Task description:
Scan the data below for the string "counter". Show every line where it turns up.
==== Data provided ====
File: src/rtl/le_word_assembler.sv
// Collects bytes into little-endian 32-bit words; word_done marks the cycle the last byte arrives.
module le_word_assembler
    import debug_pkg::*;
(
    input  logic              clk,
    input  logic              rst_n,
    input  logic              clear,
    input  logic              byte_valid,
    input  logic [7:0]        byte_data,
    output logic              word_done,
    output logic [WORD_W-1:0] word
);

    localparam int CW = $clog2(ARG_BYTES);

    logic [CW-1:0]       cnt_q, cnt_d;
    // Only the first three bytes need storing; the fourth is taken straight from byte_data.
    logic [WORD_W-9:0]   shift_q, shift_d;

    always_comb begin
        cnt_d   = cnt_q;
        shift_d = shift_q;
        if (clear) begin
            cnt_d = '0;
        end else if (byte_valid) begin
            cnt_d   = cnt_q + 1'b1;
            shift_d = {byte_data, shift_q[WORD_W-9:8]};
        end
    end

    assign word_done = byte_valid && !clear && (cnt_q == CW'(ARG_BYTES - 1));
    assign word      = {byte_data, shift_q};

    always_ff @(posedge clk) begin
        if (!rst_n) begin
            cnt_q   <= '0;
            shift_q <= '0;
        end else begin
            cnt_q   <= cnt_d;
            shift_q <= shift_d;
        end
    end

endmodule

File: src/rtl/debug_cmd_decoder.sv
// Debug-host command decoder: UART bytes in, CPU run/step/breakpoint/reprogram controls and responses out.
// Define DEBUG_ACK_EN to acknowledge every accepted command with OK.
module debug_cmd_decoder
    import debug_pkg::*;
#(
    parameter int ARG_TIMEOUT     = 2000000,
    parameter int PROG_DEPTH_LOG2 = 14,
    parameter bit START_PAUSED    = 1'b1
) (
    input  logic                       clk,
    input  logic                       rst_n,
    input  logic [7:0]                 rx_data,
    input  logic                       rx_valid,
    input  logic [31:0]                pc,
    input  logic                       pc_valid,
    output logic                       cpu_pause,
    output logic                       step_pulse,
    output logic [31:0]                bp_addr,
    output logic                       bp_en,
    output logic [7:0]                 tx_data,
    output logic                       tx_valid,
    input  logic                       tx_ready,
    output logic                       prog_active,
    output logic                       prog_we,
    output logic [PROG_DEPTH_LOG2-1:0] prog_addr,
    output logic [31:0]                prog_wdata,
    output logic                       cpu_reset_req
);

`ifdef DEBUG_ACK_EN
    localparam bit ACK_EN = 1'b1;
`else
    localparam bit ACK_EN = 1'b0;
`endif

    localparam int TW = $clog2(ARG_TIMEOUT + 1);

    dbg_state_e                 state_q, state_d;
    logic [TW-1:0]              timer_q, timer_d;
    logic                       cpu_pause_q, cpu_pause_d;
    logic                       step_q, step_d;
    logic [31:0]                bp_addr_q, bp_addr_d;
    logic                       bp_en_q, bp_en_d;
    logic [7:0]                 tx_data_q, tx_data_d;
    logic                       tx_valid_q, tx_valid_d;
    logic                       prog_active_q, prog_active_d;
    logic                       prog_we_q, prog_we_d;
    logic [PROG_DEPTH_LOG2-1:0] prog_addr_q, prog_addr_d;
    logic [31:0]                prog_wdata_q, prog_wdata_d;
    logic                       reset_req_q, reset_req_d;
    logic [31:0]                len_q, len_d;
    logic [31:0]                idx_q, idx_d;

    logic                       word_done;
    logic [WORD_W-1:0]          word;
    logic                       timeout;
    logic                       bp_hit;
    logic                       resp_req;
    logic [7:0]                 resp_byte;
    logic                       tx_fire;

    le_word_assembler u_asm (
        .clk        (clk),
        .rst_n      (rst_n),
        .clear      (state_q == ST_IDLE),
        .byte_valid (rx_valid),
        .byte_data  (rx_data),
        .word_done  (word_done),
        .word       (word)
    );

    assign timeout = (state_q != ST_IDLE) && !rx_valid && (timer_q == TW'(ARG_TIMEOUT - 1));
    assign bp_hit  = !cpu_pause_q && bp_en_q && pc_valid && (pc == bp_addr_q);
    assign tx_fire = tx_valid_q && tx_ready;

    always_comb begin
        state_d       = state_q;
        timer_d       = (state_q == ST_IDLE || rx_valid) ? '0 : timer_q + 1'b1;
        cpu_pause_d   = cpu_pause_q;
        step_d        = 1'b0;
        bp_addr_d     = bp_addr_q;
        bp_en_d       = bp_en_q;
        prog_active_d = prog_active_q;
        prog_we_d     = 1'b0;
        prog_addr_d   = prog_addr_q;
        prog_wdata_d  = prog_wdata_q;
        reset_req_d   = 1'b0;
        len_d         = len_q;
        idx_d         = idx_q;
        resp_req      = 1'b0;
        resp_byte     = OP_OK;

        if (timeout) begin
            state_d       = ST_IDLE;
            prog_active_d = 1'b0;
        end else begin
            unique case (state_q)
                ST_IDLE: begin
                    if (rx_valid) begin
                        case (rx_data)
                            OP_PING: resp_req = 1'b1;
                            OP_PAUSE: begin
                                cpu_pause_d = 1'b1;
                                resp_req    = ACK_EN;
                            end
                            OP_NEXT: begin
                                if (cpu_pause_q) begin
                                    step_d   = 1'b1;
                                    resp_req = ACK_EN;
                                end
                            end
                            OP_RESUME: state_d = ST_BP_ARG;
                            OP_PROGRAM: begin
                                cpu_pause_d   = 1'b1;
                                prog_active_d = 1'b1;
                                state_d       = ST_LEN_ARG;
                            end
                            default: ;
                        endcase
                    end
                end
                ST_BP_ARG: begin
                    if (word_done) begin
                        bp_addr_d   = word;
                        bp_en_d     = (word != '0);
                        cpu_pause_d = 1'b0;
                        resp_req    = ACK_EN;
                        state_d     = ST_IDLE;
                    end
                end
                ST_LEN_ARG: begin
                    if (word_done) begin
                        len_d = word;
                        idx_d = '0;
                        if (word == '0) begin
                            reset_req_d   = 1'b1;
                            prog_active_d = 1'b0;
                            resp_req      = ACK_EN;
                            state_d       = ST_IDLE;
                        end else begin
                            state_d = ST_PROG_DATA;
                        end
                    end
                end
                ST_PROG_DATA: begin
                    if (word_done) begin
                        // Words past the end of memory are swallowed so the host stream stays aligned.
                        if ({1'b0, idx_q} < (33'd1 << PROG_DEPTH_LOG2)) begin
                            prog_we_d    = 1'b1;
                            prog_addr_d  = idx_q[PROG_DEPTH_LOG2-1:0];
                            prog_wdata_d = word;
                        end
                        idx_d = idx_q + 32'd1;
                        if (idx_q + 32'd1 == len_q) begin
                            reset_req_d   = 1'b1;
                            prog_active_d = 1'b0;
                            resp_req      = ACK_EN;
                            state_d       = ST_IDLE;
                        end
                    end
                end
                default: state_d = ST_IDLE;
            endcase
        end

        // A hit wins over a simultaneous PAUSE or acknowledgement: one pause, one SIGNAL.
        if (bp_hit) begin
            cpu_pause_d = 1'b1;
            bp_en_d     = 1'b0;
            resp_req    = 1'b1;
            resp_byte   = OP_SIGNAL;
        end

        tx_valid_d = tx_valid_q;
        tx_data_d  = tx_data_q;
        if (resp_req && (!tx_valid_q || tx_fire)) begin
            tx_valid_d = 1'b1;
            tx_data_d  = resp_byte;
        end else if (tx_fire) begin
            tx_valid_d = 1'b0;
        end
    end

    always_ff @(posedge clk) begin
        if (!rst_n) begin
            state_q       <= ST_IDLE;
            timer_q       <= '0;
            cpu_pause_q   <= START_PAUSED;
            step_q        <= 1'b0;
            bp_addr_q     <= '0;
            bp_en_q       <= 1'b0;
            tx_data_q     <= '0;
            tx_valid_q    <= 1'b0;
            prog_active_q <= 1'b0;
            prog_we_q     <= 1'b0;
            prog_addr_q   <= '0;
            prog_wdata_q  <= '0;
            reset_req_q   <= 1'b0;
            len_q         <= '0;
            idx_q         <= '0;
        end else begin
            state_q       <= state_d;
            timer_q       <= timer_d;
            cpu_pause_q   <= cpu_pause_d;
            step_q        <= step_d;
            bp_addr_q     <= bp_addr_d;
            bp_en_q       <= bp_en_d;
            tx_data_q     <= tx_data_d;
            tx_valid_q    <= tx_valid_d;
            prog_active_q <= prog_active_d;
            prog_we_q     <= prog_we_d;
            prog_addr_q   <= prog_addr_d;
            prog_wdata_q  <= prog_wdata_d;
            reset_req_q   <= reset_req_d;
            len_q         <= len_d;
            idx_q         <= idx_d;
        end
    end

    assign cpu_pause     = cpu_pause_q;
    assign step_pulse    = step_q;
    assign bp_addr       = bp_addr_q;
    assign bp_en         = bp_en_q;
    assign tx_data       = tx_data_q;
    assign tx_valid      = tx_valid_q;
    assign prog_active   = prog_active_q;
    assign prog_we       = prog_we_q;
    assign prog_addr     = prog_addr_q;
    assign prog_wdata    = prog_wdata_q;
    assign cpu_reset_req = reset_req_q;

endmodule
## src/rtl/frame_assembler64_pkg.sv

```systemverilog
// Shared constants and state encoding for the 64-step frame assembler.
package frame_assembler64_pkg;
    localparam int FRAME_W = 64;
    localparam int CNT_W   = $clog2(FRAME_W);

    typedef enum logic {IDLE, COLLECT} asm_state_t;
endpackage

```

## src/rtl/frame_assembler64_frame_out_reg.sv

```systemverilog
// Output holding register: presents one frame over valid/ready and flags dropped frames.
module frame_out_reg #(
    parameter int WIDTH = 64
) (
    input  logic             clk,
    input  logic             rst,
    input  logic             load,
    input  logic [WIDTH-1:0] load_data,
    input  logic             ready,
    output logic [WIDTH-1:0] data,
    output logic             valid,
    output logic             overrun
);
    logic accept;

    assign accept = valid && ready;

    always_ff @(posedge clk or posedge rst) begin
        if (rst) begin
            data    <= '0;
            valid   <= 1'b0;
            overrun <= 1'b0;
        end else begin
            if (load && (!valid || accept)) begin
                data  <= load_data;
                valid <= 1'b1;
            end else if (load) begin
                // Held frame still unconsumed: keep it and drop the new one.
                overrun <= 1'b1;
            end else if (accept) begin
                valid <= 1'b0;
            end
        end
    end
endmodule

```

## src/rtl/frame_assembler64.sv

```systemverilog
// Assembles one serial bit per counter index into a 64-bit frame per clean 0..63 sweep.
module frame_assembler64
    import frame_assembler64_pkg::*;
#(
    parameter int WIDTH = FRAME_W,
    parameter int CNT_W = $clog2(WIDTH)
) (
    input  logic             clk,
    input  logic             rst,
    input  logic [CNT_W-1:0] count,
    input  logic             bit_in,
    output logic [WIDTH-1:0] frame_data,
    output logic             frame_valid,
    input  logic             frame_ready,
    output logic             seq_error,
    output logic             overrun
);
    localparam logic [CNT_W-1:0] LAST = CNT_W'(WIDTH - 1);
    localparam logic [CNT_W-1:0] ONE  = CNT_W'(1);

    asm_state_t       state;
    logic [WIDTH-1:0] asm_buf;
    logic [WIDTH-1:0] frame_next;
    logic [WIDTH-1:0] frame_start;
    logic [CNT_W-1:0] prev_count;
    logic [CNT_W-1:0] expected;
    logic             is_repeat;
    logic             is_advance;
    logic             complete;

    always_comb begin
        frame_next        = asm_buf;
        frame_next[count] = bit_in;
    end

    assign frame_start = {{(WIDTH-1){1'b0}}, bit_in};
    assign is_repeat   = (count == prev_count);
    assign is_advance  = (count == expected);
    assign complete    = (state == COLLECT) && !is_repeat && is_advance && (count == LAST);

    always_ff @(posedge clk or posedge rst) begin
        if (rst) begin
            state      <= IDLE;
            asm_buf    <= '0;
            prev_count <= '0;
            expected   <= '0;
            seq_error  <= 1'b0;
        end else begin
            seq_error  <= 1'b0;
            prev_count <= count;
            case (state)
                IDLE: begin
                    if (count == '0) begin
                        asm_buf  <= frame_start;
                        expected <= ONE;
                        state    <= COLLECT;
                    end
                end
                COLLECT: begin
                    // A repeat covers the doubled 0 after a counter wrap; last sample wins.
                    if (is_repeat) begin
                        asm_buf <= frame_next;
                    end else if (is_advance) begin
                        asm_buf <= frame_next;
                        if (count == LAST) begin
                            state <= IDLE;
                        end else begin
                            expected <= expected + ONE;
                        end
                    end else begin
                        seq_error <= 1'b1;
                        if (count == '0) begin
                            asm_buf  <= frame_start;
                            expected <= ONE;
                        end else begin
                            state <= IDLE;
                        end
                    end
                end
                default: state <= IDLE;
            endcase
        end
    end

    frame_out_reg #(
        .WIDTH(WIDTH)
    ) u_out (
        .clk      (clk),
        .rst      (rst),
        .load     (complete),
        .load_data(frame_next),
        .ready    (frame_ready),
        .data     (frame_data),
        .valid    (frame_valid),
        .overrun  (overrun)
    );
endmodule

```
====
Completed exercise:
// Assembles one serial bit per counter index into a 64-bit frame per clean 0..63 sweep.
                    // A repeat covers the doubled 0 after a counter wrap; last sample wins.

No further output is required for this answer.